Activity
Word for word, set down every line of the entries below from the line with "(pfl_p1_10 & pfl_g2_7);" to the line with "pfl_p1_11 & pfl_p2_7;", including both, and no other line.

(Saved entries)
____________

Background: an optimization exercise with open tools, aiming at small area, a short achievable clock period and few clock cycles per item. Do not read the settings as production practice. Function was not checked in any run shown here: the RTL went through the layout flow alone. Power and IR drop assume default switching activity.

## flow/design.v (module list and top-level ports; edited modules follow where they fit)
// module conv3x3_fa: 10 lines
// module conv3x3_ha: 9 lines
// module conv3x3_pp3n: 6 lines
// module conv3x3_pp3p: 6 lines
// module conv3x3_pp2n: 6 lines
// module conv3x3_stream: 2551 lines
module conv3x3_stream
#(
  parameter int DATA_W     = 8,
  parameter int COEF_W     = 8,
  parameter int NORM_SHIFT = 4
) (
  input  logic                  i_clk,
  input  logic                  i_rst,
  input  logic [9*DATA_W-1:0]   i_pixel_data,
  input  logic                  i_pixel_data_valid,
  input  logic                  i_pixel_data_last,
  output logic                  o_pixel_data_ready,
  output logic [DATA_W-1:0]     o_convolved_data,
  output logic                  o_convolved_data_valid,
  output logic                  o_convolved_data_last,
  output logic                  o_convolved_sat,
  input  logic                  i_out_ready,
  input  logic                  i_coef_we,
  input  logic [3:0]            i_coef_addr,
  input  logic [COEF_W-1:0]     i_coef_data,
  input  logic                  i_coef_commit,
  output logic                  o_cfg_pending
);
  // ...
==> flow/run.sh <==
#!/bin/bash
# synth_recipe.tcl (not shown) runs the flow's synth.tcl, then flattens the netlist and writes it again
# the make line also repeats each setting of config.mk as NAME=value (left out here)
make -C /OpenROAD-flow-scripts/flow DESIGN_CONFIG=/design/flow/config.mk WORK_HOME=/design/flow/orfs CLKGATE_MAP_FILE= SYNTH_SCRIPT=/design/flow/synth_recipe.tcl finish
==> flow/config.mk <==
export PLATFORM = sky130hd
export DESIGN_NAME = conv3x3_stream
export DESIGN_NICKNAME = conv3x3_stream
export VERILOG_FILES = /design/flow/design.v
export SDC_FILE = /design/flow/constraint.sdc
export NUM_CORES = 4
export LEC_CHECK = 0
export CAP_MARGIN = 20
export CORE_MARGIN = 2
export CORE_UTILIZATION = 65
export CTS_CLUSTER_DIAMETER = 90
export CTS_CLUSTER_SIZE = 26
export SETUP_SLACK_MARGIN = 2.5
export SLEW_MARGIN = 20
export SYNTH_HIERARCHICAL = 1
==> flow/constraint.sdc <==
create_clock -name core_clock -period 5.0 [get_ports {i_clk}]
set_input_delay 1.0000 -clock core_clock [delete_from_list [all_inputs] [get_ports {i_clk}]]
set_output_delay 1.0000 -clock core_clock [all_outputs]
set_load 0.01 [all_outputs]
==> impl_metrics.prom, run 1 <==
# TYPE chip_impl_metric gauge
chip_impl_info{name="synth_common_cells",value="sky130_fd_sc_hd__fa_1 (550), sky130_fd_sc_hd__nand2_1 (525), sky130_fd_sc_hd__dfxtp_1 (345)"} 1
chip_impl_metric{name="finalSetupViolCount",unit=""} 0
chip_impl_metric{name="post_layout_nonfiller_instances",unit=""} 2795
chip_impl_metric{name="p_sw",unit="µW"} 7240
chip_impl_metric{name="pwr.group.combinational",unit="µW"} 10000
chip_impl_info{name="timing.critical_path.cells",value="ha_4 > fa_2 > buf_6 > inv_1 > fa_2 > xor2_1 > a211oi_2 > buf_4 > o311ai_4 > buf_6 > buf_12 > a21oi_4 > a211oi_2"} 1
chip_impl_metric{name="power_switching_share",unit="%"} 40.0
chip_impl_metric{name="cp.required",unit="ns"} 5.30
chip_impl_info{name="outcome",value="no timing/DRC/antenna violations"} 1
chip_impl_metric{name="dr.pass1.iters",unit=""} 6
chip_impl_info{name="setup.worst_path.start",value="st3_q[18]"} 1
chip_impl_info{name="synth_top_area_cell",value="sky130_fd_sc_hd__fa_1"} 1
chip_impl_metric{name="final.setup_skew",unit="ns"} 0.0273
chip_impl_metric{name="clk_latency",unit="ns"} 0.58
chip_impl_metric{name="drive_above_1_share",unit="%"} 33.9
chip_impl_metric{name="worst_r2r_path_depth",unit=""} 13
chip_impl_metric{name="fraction_of_standard_cell_area_in_multi_input_logic",unit="%"} 55.6
chip_impl_metric{name="wl_met1",unit="µm"} 28200
chip_impl_info{name="final_cell_mix",value="sky130_fd_sc_hd__nand2_1 (401), sky130_fd_sc_hd__fa_2 (345), sky130_fd_sc_hd__dfxtp_1 (327)"} 1
chip_impl_metric{name="drt_wl_total",unit="µm"} 73600
chip_impl_metric{name="syn_area_per_cell",unit="µm²"} 12.5
chip_impl_metric{name="syn-cell-area",unit="mm²"} 0.0274
chip_impl_metric{name="nMultiInputCombCells",unit=""} 1501
chip_impl_metric{name="pin_count_of_the_biggest_net_entering_global_routing",unit=""} 73
chip_impl_metric{name="cp.buffers_inverters",unit=""} 5
chip_impl_metric{name="area.share.sequential",unit="%"} 33.1
chip_impl_metric{name="power.leakage",unit="µW"} 0.0114
chip_impl_info{name="critical-path-slowest-cell",value="sky130_fd_sc_hd__dfxtp_2"} 1
chip_impl_metric{name="yosys.area_share.xor_xnor",unit="%"} 0.352
chip_impl_metric{name="initial_utilization",unit="%"} 65.5
==> run 2, diff against run 1 <==
--- a/flow/design.v
+++ b/flow/design.v
@@ -41,16 +41,23 @@
   assign y = (s1 & a) | (s2 & b) | (s3 & c);
 endmodule
 module conv3x3_pp2n (
   input  logic s1, a, s3, c,
   output logic y
 );
   assign y = ~((s1 & a) | (s3 & c));
 endmodule
+module conv3x3_pfx (
+  input  logic gh, ph, gl, pl,
+  output logic g, p
+);
+  assign g = gh | (ph & gl);
+  assign p = ph & pl;
+endmodule
 module conv3x3_stream
 #(
   parameter int DATA_W     = 8,
   parameter int COEF_W     = 8,
   parameter int NORM_SHIFT = 4
 ) (
   input  logic                  i_clk,
   input  logic                  i_rst,
@@ -2445,82 +2452,50 @@
   conv3x3_fa u_fa544 (.a(c1680), .b(c1660), .c(s1661), .s(s1689), .co(c1690));
   conv3x3_ha u_ha1 (.a(c1684), .b(c1666), .s(s1691), .co(c1692));
   conv3x3_ha u_ha2 (.a(c1668), .b(s1669), .s(s1693), .co(c1694));
   conv3x3_ha u_ha3 (.a(c1670), .b(st2_q[48]), .s(s1695), .co(c1696));
   assign row0 = {1'b1, st3_q[29], st3_q[27], st3_q[25], st3_q[23], st3_q[21], st3_q[19], st3_q[17], st3_q[15], st3_q[13], st3_q[11], st3_q[9], st3_q[7], st3_q[6], st3_q[5], st3_q[4], st3_q[3], st3_q[2], st3_q[1], st3_q[0]};
   assign row1 = {1'b0, st3_q[30], st3_q[28], st3_q[26], st3_q[24], st3_q[22], st3_q[20], st3_q[18], st3_q[16], st3_q[14], st3_q[12], st3_q[10], st3_q[8], 1'b0, 1'b0, 1'b0, 1'b0, 1'b0, 1'b0, 1'b0};
   assign pp_p = row0 ^ row1;
   assign pp_g = row0 & row1;
-  assign pfl_g0_1 = pp_g[1] | (pp_p[1] & pp_g[0]);
-  assign pfl_p0_1 = pp_p[1] & pp_p[0];
-  assign pfl_g0_3 = pp_g[3] | (pp_p[3] & pp_g[2]);
-  assign pfl_p0_3 = pp_p[3] & pp_p[2];
-  assign pfl_g0_5 = pp_g[5] | (pp_p[5] & pp_g[4]);
-  assign pfl_p0_5 = pp_p[5] & pp_p[4];
-  assign pfl_g0_7 = pp_g[7] | (pp_p[7] & pp_g[6]);
-  assign pfl_p0_7 = pp_p[7] & pp_p[6];
-  assign pfl_g0_9 = pp_g[9] | (pp_p[9] & pp_g[8]);
-  assign pfl_p0_9 = pp_p[9] & pp_p[8];
-  assign pfl_g0_11 = pp_g[11] | (pp_p[11] & pp_g[10]);
-  assign pfl_p0_11 = pp_p[11] & pp_p[10];
-  assign pfl_g1_2 = pp_g[2] | (pp_p[2] & pfl_g0_1);
-  assign pfl_p1_2 = pp_p[2] & pfl_p0_1;
-  assign pfl_g1_3 = pfl_g0_3 | (pfl_p0_3 & pfl_g0_1);
-  assign pfl_p1_3 = pfl_p0_3 & pfl_p0_1;
-  assign pfl_g1_6 = pp_g[6] | (pp_p[6] & pfl_g0_5);
-  assign pfl_p1_6 = pp_p[6] & pfl_p0_5;
-  assign pfl_g1_7 = pfl_g0_7 | (pfl_p0_7 & pfl_g0_5);
-  assign pfl_p1_7 = pfl_p0_7 & pfl_p0_5;
-  assign pfl_g1_10 = pp_g[10] | (pp_p[10] & pfl_g0_9);
-  assign pfl_p1_10 = pp_p[10] & pfl_p0_9;
-  assign pfl_g1_11 = pfl_g0_11 | (pfl_p0_11 & pfl_g0_9);
-  assign pfl_p1_11 = pfl_p0_11 & pfl_p0_9;
-  assign pfl_g2_4 = pp_g[4] | (pp_p[4] & pfl_g1_3);
-  assign pfl_p2_4 = pp_p[4] & pfl_p1_3;
-  assign pfl_g2_5 = pfl_g0_5 | (pfl_p0_5 & pfl_g1_3);
-  assign pfl_p2_5 = pfl_p0_5 & pfl_p1_3;
-  assign pfl_g2_6 = pfl_g1_6 | (pfl_p1_6 & pfl_g1_3);
-  assign pfl_p2_6 = pfl_p1_6 & pfl_p1_3;
-  assign pfl_g2_7 = pfl_g1_7 | (pfl_p1_7 & pfl_g1_3);
-  assign pfl_p2_7 = pfl_p1_7 & pfl_p1_3;
-  assign pfl_g3_8 = pp_g[8] | (pp_p[8] & pfl_g2_7);
-  assign pfl_p3_8 = pp_p[8] & pfl_p2_7;
-  assign pfl_g3_9 = pfl_g0_9 | (pfl_p0_9 & pfl_g2_7);
-  assign pfl_p3_9 = pfl_p0_9 & pfl_p2_7;
-  assign pfl_g3_10 = pfl_g1_10 | (pfl_p1_10 & pfl_g2_7);
-  assign pfl_p3_10 = pfl_p1_10 & pfl_p2_7;
-  assign pfl_g3_11 = pfl_g1_11 | (pfl_p1_11 & pfl_g2_7);
-  assign pfl_p3_11 = pfl_p1_11 & pfl_p2_7;
+  conv3x3_pfx u_pfl_g0_1 (.gh(pp_g[1]), .ph(pp_p[1]), .gl(pp_g[0]), .pl(pp_p[0]), .g(pfl_g0_1), .p(pfl_p0_1));
+  conv3x3_pfx u_pfl_g0_3 (.gh(pp_g[3]), .ph(pp_p[3]), .gl(pp_g[2]), .pl(pp_p[2]), .g(pfl_g0_3), .p(pfl_p0_3));
+  conv3x3_pfx u_pfl_g0_5 (.gh(pp_g[5]), .ph(pp_p[5]), .gl(pp_g[4]), .pl(pp_p[4]), .g(pfl_g0_5), .p(pfl_p0_5));
+  conv3x3_pfx u_pfl_g0_7 (.gh(pp_g[7]), .ph(pp_p[7]), .gl(pp_g[6]), .pl(pp_p[6]), .g(pfl_g0_7), .p(pfl_p0_7));
+  conv3x3_pfx u_pfl_g0_9 (.gh(pp_g[9]), .ph(pp_p[9]), .gl(pp_g[8]), .pl(pp_p[8]), .g(pfl_g0_9), .p(pfl_p0_9));
+  conv3x3_pfx u_pfl_g0_11 (.gh(pp_g[11]), .ph(pp_p[11]), .gl(pp_g[10]), .pl(pp_p[10]), .g(pfl_g0_11), .p(pfl_p0_11));
+  conv3x3_pfx u_pfl_g1_2 (.gh(pp_g[2]), .ph(pp_p[2]), .gl(pfl_g0_1), .pl(pfl_p0_1), .g(pfl_g1_2), .p(pfl_p1_2));
+  conv3x3_pfx u_pfl_g1_3 (.gh(pfl_g0_3), .ph(pfl_p0_3), .gl(pfl_g0_1), .pl(pfl_p0_1), .g(pfl_g1_3), .p(pfl_p1_3));
+  conv3x3_pfx u_pfl_g1_6 (.gh(pp_g[6]), .ph(pp_p[6]), .gl(pfl_g0_5), .pl(pfl_p0_5), .g(pfl_g1_6), .p(pfl_p1_6));
+  conv3x3_pfx u_pfl_g1_7 (.gh(pfl_g0_7), .ph(pfl_p0_7), .gl(pfl_g0_5), .pl(pfl_p0_5), .g(pfl_g1_7), .p(pfl_p1_7));
+  conv3x3_pfx u_pfl_g1_10 (.gh(pp_g[10]), .ph(pp_p[10]), .gl(pfl_g0_9), .pl(pfl_p0_9), .g(pfl_g1_10), .p(pfl_p1_10));
+  conv3x3_pfx u_pfl_g1_11 (.gh(pfl_g0_11), .ph(pfl_p0_11), .gl(pfl_g0_9), .pl(pfl_p0_9), .g(pfl_g1_11), .p(pfl_p1_11));
+  conv3x3_pfx u_pfl_g2_4 (.gh(pp_g[4]), .ph(pp_p[4]), .gl(pfl_g1_3), .pl(pfl_p1_3), .g(pfl_g2_4), .p(pfl_p2_4));
+  conv3x3_pfx u_pfl_g2_5 (.gh(pfl_g0_5), .ph(pfl_p0_5), .gl(pfl_g1_3), .pl(pfl_p1_3), .g(pfl_g2_5), .p(pfl_p2_5));
+  conv3x3_pfx u_pfl_g2_6 (.gh(pfl_g1_6), .ph(pfl_p1_6), .gl(pfl_g1_3), .pl(pfl_p1_3), .g(pfl_g2_6), .p(pfl_p2_6));
+  conv3x3_pfx u_pfl_g2_7 (.gh(pfl_g1_7), .ph(pfl_p1_7), .gl(pfl_g1_3), .pl(pfl_p1_3), .g(pfl_g2_7), .p(pfl_p2_7));
+  conv3x3_pfx u_pfl_g3_8 (.gh(pp_g[8]), .ph(pp_p[8]), .gl(pfl_g2_7), .pl(pfl_p2_7), .g(pfl_g3_8), .p(pfl_p3_8));
+  conv3x3_pfx u_pfl_g3_9 (.gh(pfl_g0_9), .ph(pfl_p0_9), .gl(pfl_g2_7), .pl(pfl_p2_7), .g(pfl_g3_9), .p(pfl_p3_9));
+  conv3x3_pfx u_pfl_g3_10 (.gh(pfl_g1_10), .ph(pfl_p1_10), .gl(pfl_g2_7), .pl(pfl_p2_7), .g(pfl_g3_10), .p(pfl_p3_10));
+  conv3x3_pfx u_pfl_g3_11 (.gh(pfl_g1_11), .ph(pfl_p1_11), .gl(pfl_g2_7), .pl(pfl_p2_7), .g(pfl_g3_11), .p(pfl_p3_11));
   assign cs_lo = {(pp_p[11] ^ pfl_g3_10), (pp_p[10] ^ pfl_g3_9), (pp_p[9] ^ pfl_g3_8), (pp_p[8] ^ pfl_g2_7), (pp_p[7] ^ pfl_g2_6), (pp_p[6] ^ pfl_g2_5), (pp_p[5] ^ pfl_g2_4), (pp_p[4] ^ pfl_g1_3)};
   assign cs_c = pfl_g3_11;
-  assign pfh_g0_1 = pp_g[13] | (pp_p[13] & pp_g[12]);
-  assign pfh_p0_1 = pp_p[13] & pp_p[12];
-  assign pfh_g0_3 = pp_g[15] | (pp_p[15] & pp_g[14]);
-  assign pfh_p0_3 = pp_p[15] & pp_p[14];
-  assign pfh_g0_5 = pp_g[17] | (pp_p[17] & pp_g[16]);
-  assign pfh_p0_5 = pp_p[17] & pp_p[16];
-  assign pfh_g0_7 = pp_g[19] | (pp_p[19] & pp_g[18]);
-  assign pfh_p0_7 = pp_p[19] & pp_p[18];
-  assign pfh_g1_2 = pp_g[14] | (pp_p[14] & pfh_g0_1);
-  assign pfh_p1_2 = pp_p[14] & pfh_p0_1;
-  assign pfh_g1_3 = pfh_g0_3 | (pfh_p0_3 & pfh_g0_1);
-  assign pfh_p1_3 = pfh_p0_3 & pfh_p0_1;
-  assign pfh_g1_6 = pp_g[18] | (pp_p[18] & pfh_g0_5);
-  assign pfh_p1_6 = pp_p[18] & pfh_p0_5;
-  assign pfh_g1_7 = pfh_g0_7 | (pfh_p0_7 & pfh_g0_5);
-  assign pfh_p1_7 = pfh_p0_7 & pfh_p0_5;
-  assign pfh_g2_4 = pp_g[16] | (pp_p[16] & pfh_g1_3);
-  assign pfh_p2_4 = pp_p[16] & pfh_p1_3;
-  assign pfh_g2_5 = pfh_g0_5 | (pfh_p0_5 & pfh_g1_3);
-  assign pfh_p2_5 = pfh_p0_5 & pfh_p1_3;
-  assign pfh_g2_6 = pfh_g1_6 | (pfh_p1_6 & pfh_g1_3);
-  assign pfh_p2_6 = pfh_p1_6 & pfh_p1_3;
-  assign pfh_g2_7 = pfh_g1_7 | (pfh_p1_7 & pfh_g1_3);
-  assign pfh_p2_7 = pfh_p1_7 & pfh_p1_3;
+  conv3x3_pfx u_pfh_g0_1 (.gh(pp_g[13]), .ph(pp_p[13]), .gl(pp_g[12]), .pl(pp_p[12]), .g(pfh_g0_1), .p(pfh_p0_1));
+  conv3x3_pfx u_pfh_g0_3 (.gh(pp_g[15]), .ph(pp_p[15]), .gl(pp_g[14]), .pl(pp_p[14]), .g(pfh_g0_3), .p(pfh_p0_3));
+  conv3x3_pfx u_pfh_g0_5 (.gh(pp_g[17]), .ph(pp_p[17]), .gl(pp_g[16]), .pl(pp_p[16]), .g(pfh_g0_5), .p(pfh_p0_5));
+  conv3x3_pfx u_pfh_g0_7 (.gh(pp_g[19]), .ph(pp_p[19]), .gl(pp_g[18]), .pl(pp_p[18]), .g(pfh_g0_7), .p(pfh_p0_7));
+  conv3x3_pfx u_pfh_g1_2 (.gh(pp_g[14]), .ph(pp_p[14]), .gl(pfh_g0_1), .pl(pfh_p0_1), .g(pfh_g1_2), .p(pfh_p1_2));
+  conv3x3_pfx u_pfh_g1_3 (.gh(pfh_g0_3), .ph(pfh_p0_3), .gl(pfh_g0_1), .pl(pfh_p0_1), .g(pfh_g1_3), .p(pfh_p1_3));
+  conv3x3_pfx u_pfh_g1_6 (.gh(pp_g[18]), .ph(pp_p[18]), .gl(pfh_g0_5), .pl(pfh_p0_5), .g(pfh_g1_6), .p(pfh_p1_6));
+  conv3x3_pfx u_pfh_g1_7 (.gh(pfh_g0_7), .ph(pfh_p0_7), .gl(pfh_g0_5), .pl(pfh_p0_5), .g(pfh_g1_7), .p(pfh_p1_7));
+  conv3x3_pfx u_pfh_g2_4 (.gh(pp_g[16]), .ph(pp_p[16]), .gl(pfh_g1_3), .pl(pfh_p1_3), .g(pfh_g2_4), .p(pfh_p2_4));
+  conv3x3_pfx u_pfh_g2_5 (.gh(pfh_g0_5), .ph(pfh_p0_5), .gl(pfh_g1_3), .pl(pfh_p1_3), .g(pfh_g2_5), .p(pfh_p2_5));
+  conv3x3_pfx u_pfh_g2_6 (.gh(pfh_g1_6), .ph(pfh_p1_6), .gl(pfh_g1_3), .pl(pfh_p1_3), .g(pfh_g2_6), .p(pfh_p2_6));
+  conv3x3_pfx u_pfh_g2_7 (.gh(pfh_g1_7), .ph(pfh_p1_7), .gl(pfh_g1_3), .pl(pfh_p1_3), .g(pfh_g2_7), .p(pfh_p2_7));
   assign hi0_w = {(pp_p[19] ^ pfh_g2_6), (pp_p[18] ^ pfh_g2_5), (pp_p[17] ^ pfh_g2_4), (pp_p[16] ^ pfh_g1_3), (pp_p[15] ^ pfh_g1_2), (pp_p[14] ^ pfh_g0_1), (pp_p[13] ^ pp_g[12]), (pp_p[12] ^ 1'b0)};
   assign cs_neg0 = ~hi0_w[7];
   assign cs_big0 = hi0_w[7] & ~(&hi0_w[6:0]);
   assign hi1_w = {(pp_p[19] ^ (pfh_g2_6 | pfh_p2_6)), (pp_p[18] ^ (pfh_g2_5 | pfh_p2_5)), (pp_p[17] ^ (pfh_g2_4 | pfh_p2_4)), (pp_p[16] ^ (pfh_g1_3 | pfh_p1_3)), (pp_p[15] ^ (pfh_g1_2 | pfh_p1_2)), (pp_p[14] ^ (pfh_g0_1 | pfh_p0_1)), (pp_p[13] ^ (pp_g[12] | pp_p[12])), (pp_p[12] ^ 1'b1)};
   assign cs_neg1 = ~hi1_w[7];
   assign cs_big1 = hi1_w[7] & ~(&hi1_w[6:0]);
   assign sum_n = ~sum_w;
   logic [7:0] res_data;
==> run 2 against run 1 <==
Highest routed layer is now met5; flip-flop and latch count is 6 higher; clock power hardly changed; still clean on timing, DRC and antenna; sequential power is 2% higher; critical path depth is 2 lower.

____________

Solution to this task
-  assign pfl_g3_10 = pfl_g1_10 | (pfl_p1_10 & pfl_g2_7);
-  assign pfl_p3_10 = pfl_p1_10 & pfl_p2_7;
-  assign pfl_g3_11 = pfl_g1_11 | (pfl_p1_11 & pfl_g2_7);
-  assign pfl_p3_11 = pfl_p1_11 & pfl_p2_7;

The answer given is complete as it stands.